Working group session: 
Comparative Genomics and Bioinformatics
Presentation type: 
oral
Authors: 
Zhu, Jun; Zhu, Jun
Presenter: 
Correspondent: 
Zhu, Jun; Zhu, Jun
Abstract: 
New methods of mapping QTX based on omics data and their applications in crop breeding Jun Zhu Institute of Bioinformatics, Zhejiang University Hangzhou 310058, PR China Corresponding author: jzhu@zju.edu.cn It is a challenge to develop efficient statistical methods and computing software for mapping QTX underlying complex traits based on omics data. Recently, we have developed new mapping approaches of detecting gene-to-gene interaction and gene-to-environment interaction by GWAS of quantitative trait with markers (QTLs), SNPs (QTSs), transcripts (QTTs), proteins (QTPs), and metabolites (QTMs).
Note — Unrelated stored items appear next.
What follows belongs to an exercise in optimizing a design on an open flow for small area, a short achievable clock period and few clock cycles; a production flow would make more cautious choices.
At most, simulation tests tie the RTL to the original design; equivalence was not proved.

==> inputs of run a <==
// psyn_core
module psyn_core (
    input  wire        clk,
    input  wire        rst,
    input  wire        op_valid,
    input  wire        op_tick,
    input  wire [31:0] op_word,
    output wire        op_ready,
    output wire        resp_valid,
    output wire [2:0]  resp_status,
    output wire [15:0] resp_sample
);
    localparam [2:0] ST_OK        = 3'd0;
    localparam [2:0] ST_INV_EVENT = 3'd1;
    localparam [2:0] ST_RANGE     = 3'd2;
    localparam [2:0] ST_BUSY      = 3'd3;
    localparam [2:0] ST_INV_CHAN  = 3'd4;
    localparam [3:0] K_END    = 4'd0;
    localparam [3:0] K_TIME   = 4'd1;
    localparam [3:0] K_ENABLE = 4'd2;
    localparam [3:0] K_MUTE   = 4'd3;
    localparam [3:0] K_SETF   = 4'd4;
    localparam [3:0] K_FSTEP  = 4'd5;
    localparam [3:0] K_PMSRC  = 4'd6;
    localparam [3:0] K_SETA   = 4'd7;
    localparam [3:0] K_ASTEP  = 4'd8;
    localparam [3:0] K_AMSRC  = 4'd9;
    localparam [3:0] K_ASCALE = 4'd10;
    localparam [3:0] K_SINT   = 4'd11;
    reg [16*8-1:0] rF;     
    reg [16*8-1:0] rFS;    
    reg [16*8-1:0] rIV;    
    reg [16*8-1:0] rC;     
    reg [8*8-1:0]  rAM;    
    reg [8*8-1:0]  rAS;    
    reg [5*8-1:0]  rSC;    
    reg [8-1:0]    rPE;    
    reg [3*8-1:0]  rPD;    
    reg [8-1:0]    rAE;    
    reg [3*8-1:0]  rAD;    
    reg [16*8-1:0] rLS;    
    reg [16*8-1:0] rT;     
    reg [2:0]  h;          
    reg [7:0]  en_mask;
    reg [7:0]  mu_mask;
    reg [15:0] remaining;
    reg [15:0] lfsr;
    wire [15:0] lfsr_next = {lfsr[14:0], lfsr[15] ^ lfsr[13] ^ lfsr[12] ^ lfsr[10]};
    reg [3:0]  clr_cnt;    
    wire       clearing = (clr_cnt != 4'd0);
    reg        run;        
    reg        mproc;      
    reg signed [18:0] acc;
    reg        dv_busy;
    reg [2:0]  dv_cnt;
    reg        dv_port;    
    reg [2:0]  dv_ch;
    reg [15:0] dv_r;
    reg [15:0] dv_t;
    reg [15:0] dv_i;
    reg [24:0] q0, q1;     
    reg        q_rd, q_wr;
    reg [1:0]  q_cnt;
    reg        q_full;
  ...
clock: 90.0 ns
lec_check: 0
cap_margin: 20
core_margin: 2
core_utilization: 40
slew_margin: 20
run.sh (not shown) runs the stock make flow with config.mk's settings and CLKGATE_MAP_FILE= SYNTH_SCRIPT=/design/flow/synth_recipe.tcl, a recipe that flattens the netlist after the stock synthesis.
==> run b (differences from run a) <==
--- a/flow/design.v
+++ b/flow/design.v
@@ -1084,17 +1084,18 @@
     reg [2:0]  dv_ch;
     reg [15:0] dv_r;
     reg [15:0] dv_t;
     reg [15:0] dv_i;
     reg [24:0] q0, q1;     
     reg        q_rd, q_wr;
     reg [1:0]  q_cnt;
     reg        q_full;
-    assign op_ready = !q_full;
+    reg        q_rdy;      
+    assign op_ready = q_rdy;
     wire accept = op_valid && !q_full;
     wire [24:0] cur     = q_rd ? q1 : q0;
     wire        have    = (q_cnt != 2'd0);
     wire        c_tick  = cur[24];
     wire [3:0]  c_kind  = cur[23:20];
     wire [3:0]  c_chan  = cur[19:16];
     wire [15:0] c_val   = cur[15:0];
     wire        running = (remaining != 16'd0);
@@ -1236,38 +1237,63 @@
     psyn_sine_lut u_lut (.idx(ang_q), .val(lut_val));
     wire is_dc    = (F0 == 16'd0);
     wire is_noise = (F0 == 16'hFFFF);
     wire [8:0] nz  = lfsr[8:0];
     wire [8:0] nzm = nz[8] ? (9'd0 - nz) : nz;    
     wire [8:0] mag = is_dc ? 9'd1 : is_noise ? nzm : {1'b0, lut_val};
     wire       sgn = is_dc ? 1'b0 : is_noise ? nz[8] : sin_neg;
     wire [10:0] bm = {2'b00, mag};
-    reg signed [24:0] prod;
-    reg [24:0] bpp, bcor;
-    reg [2:0]  bg;
-    reg        bs1, bs2, bng;
-    integer    bi;
+    reg  [24:0] brow0, brow1, brow2, brow3, brow4, bcor;
+    reg  [24:0] bpp;
+    reg  [2:0]  bg;
+    reg         bs1, bs2, bng;
+    integer     bi;
     always @(*) begin
-        prod = 25'sd0;
         bcor = 25'd0;
+        brow0 = 25'd0; brow1 = 25'd0; brow2 = 25'd0; brow3 = 25'd0; brow4 = 25'd0;
         for (bi = 0; bi < 5; bi = bi + 1) begin
             bg  = (bi == 0) ? {bm[1:0], 1'b0} : bm[2*bi+1 -: 3];
             bs1 = bg[1] ^ bg[0];
             bs2 = (bg == 3'b011) || (bg == 3'b100);
             bng = (bg[2] ^ sgn) && (bg != 3'b000) && (bg != 3'b111);
             bpp = (bs1 ? {{7{amp[17]}}, amp} : bs2 ? {{6{amp[17]}}, amp, 1'b0} : 25'd0) ^ {25{bng}};
-            prod = prod + $signed(bpp << (2*bi));
-            bcor = bcor | ({24'd0, bng} << (2*bi));
+            case (bi)
+                0: brow0 = bpp;
+                1: brow1 = bpp << 2;
+                2: brow2 = bpp << 4;
+                3: brow3 = bpp << 6;
+                default: brow4 = bpp << 8;
+            endcase
+            bcor[2*bi] = bng;
         end
-        prod = prod + $signed(bcor);
     end
-    wire signed [24:0] shd = prod >>> SC0;
-    wire signed [15:0] smp = (shd > 25'sd32767)  ? 16'sh7FFF :
-                             (shd < -25'sd32768) ? 16'sh8000 : shd[15:0];
+    function [49:0] csa;
+        input [24:0] x, y, z;
+        begin
+            csa[24:0]  = x ^ y ^ z;
+            csa[49:25] = {((x & y) | (x & z) | (y & z)), 1'b0};
+        end
+    endfunction
+    wire [49:0] bl1a = csa(brow0, brow1, brow2);
+    wire [49:0] bl1b = csa(brow3, brow4, bcor);
+    wire [49:0] bl2  = csa(bl1a[24:0], bl1a[49:25], bl1b[24:0]);
+    wire [49:0] bl3  = csa(bl2[24:0], bl2[49:25], bl1b[49:25]);
+    wire signed [24:0] prod = bl3[24:0] + bl3[49:25];
+    wire [40:0] pext = {{16{prod[24]}}, prod};
+    wire [15:0] shw  = pext >> SC0;
+    reg  [9:0]  psame;     
+    integer     pj;
+    always @(*) begin
+        psame[9] = 1'b1;
+        for (pj = 8; pj >= 0; pj = pj - 1)
+            psame[pj] = psame[pj+1] && (prod[15+pj] == prod[24]);
+    end
+    wire        povf = (SC0 <= 5'd9) && !psame[SC0];
+    wire [15:0] smp  = povf ? {prod[24], {15{!prod[24]}}} : shw;
     wire ramp = (IV0 != 16'd0) && (C0 == 16'd0);
     wire signed [17:0] f_sum = $signed({2'b00, F0}) + $signed({{2{FS0[15]}}, FS0});
     wire [15:0] f_ramped = (f_sum < 0) ? 16'd0 :
                            (f_sum > 18'sd16000) ? 16'd16000 : f_sum[15:0];
     wire signed [9:0] a_sum = $signed({2'b00, AM0}) + $signed({{2{AS0[7]}}, AS0});
     wire [15:0] c_inc = C0 + 16'd1;
     wire step = proc && en_mask[h];
     reg [15:0] nF, nLS, nT, nC;
@@ -1402,25 +1428,27 @@
             if (q_wr) q1 <= {op_tick, op_word[31:24], op_word[15:0]};
             else      q0 <= {op_tick, op_word[31:24], op_word[15:0]};
         end
         if (rst) begin
             q_rd   <= 1'b0;
             q_wr   <= 1'b0;
             q_cnt  <= 2'd0;
             q_full <= 1'b0;
+            q_rdy  <= 1'b1;
             dl_v   <= 8'd0;
             rv_q   <= 1'b0;
         end else begin
             if (accept)
                 q_wr <= !q_wr;
             if (exec)
                 q_rd <= !q_rd;
             q_cnt  <= q_cnt + {1'b0, accept} - {1'b0, exec};
-            q_full <= (q_cnt + {1'b0, accept} - {1'b0, exec}) == 2'd2;
+            q_full <= (q_cnt == 2'd2 && !exec) || (q_cnt == 2'd1 && accept && !exec);
+            q_rdy  <= !((q_cnt == 2'd2 && !exec) || (q_cnt == 2'd1 && accept && !exec));
             dl_v   <= {dl_v[6:0], exec};
             rv_q   <= dl_v[7];
         end
         rs_q <= mfinal ? mix_sat : 16'd0;
         rst_d <= rst;
         if (rst_d) begin
             h         <= 3'd0;
             en_mask   <= 8'd0;
==> flow/config.mk (replaced) <==
export PLATFORM = sky130hd
export DESIGN_NAME = psyn_core
export DESIGN_NICKNAME = psyn_core
export VERILOG_FILES = /design/flow/design.v
export SDC_FILE = /design/flow/constraint.sdc
export NUM_CORES = 4
export LEC_CHECK = 0
export ABC_AREA = 1
export CAP_MARGIN = 20
export CORE_MARGIN = 2
export CORE_UTILIZATION = 65
export CTS_BUF_LIST = sky130_fd_sc_hd__clkbuf_8
export CTS_CLUSTER_SIZE = 30
export SLEW_MARGIN = 20
==> impl_metrics.json <==
{
  "timing.rr.end": "p1_t1[3]$_DFF_P_",
  "p_clk_uw": 495,
  "reg2reg_depth": 90,
  "ys_seq_area_share_pct": 42.5,
  "grt_usage_pct": 33.7,
  "power_frac_seq_pct": 45.6,
  "chipWidth_um": 318,
  "cpPeakStageDelay_ps": 540,
  "routed-via-count": 52900,
  "switching_share_pct": 30.3,
  "maxSlewHeadroom_pct": 22.2,
  "power.switching_uw": 409,
  "outcome": "finished clean",
  "start_util_pct": 65.3,
  "synth.area.top_cells": "dfxtp_1 38%, ha_1 8.2%, nand2_1 7.7%",
  "use_met2_pct": 54.2,
  "synth_top_area_share_pct": 38.2
}
The numbers above come from run b.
The genetic model of complex traits can include cofactors (i.e. block, sex, age), genetic main effects (additive A, dominance D), epistasis effects (additive by additive AA, additive by dominance AD, dominance by dominance DD), and gene-to-environment interaction (AE, DE, AAE, ADE, and DDE). Mixed linear model approaches are used for unbiased prediction of all these genetic main effects, epistasis effects, and gene-to-environment interaction effects. The heritability of individual effects is estimated. Mapping software GMDR-GPU and QTXNetwork have also been developed, which can be used under different operating systems (Windows, Unix, Mac). The software use GPU computation technology and can be 250X faster than suing CPU computation. Worked examples and crop breeding applications will be demonstrated for mapping QTSs in corn NAM population, QTTs in cotton diallel crosses, and QTXs in tobacco variety test.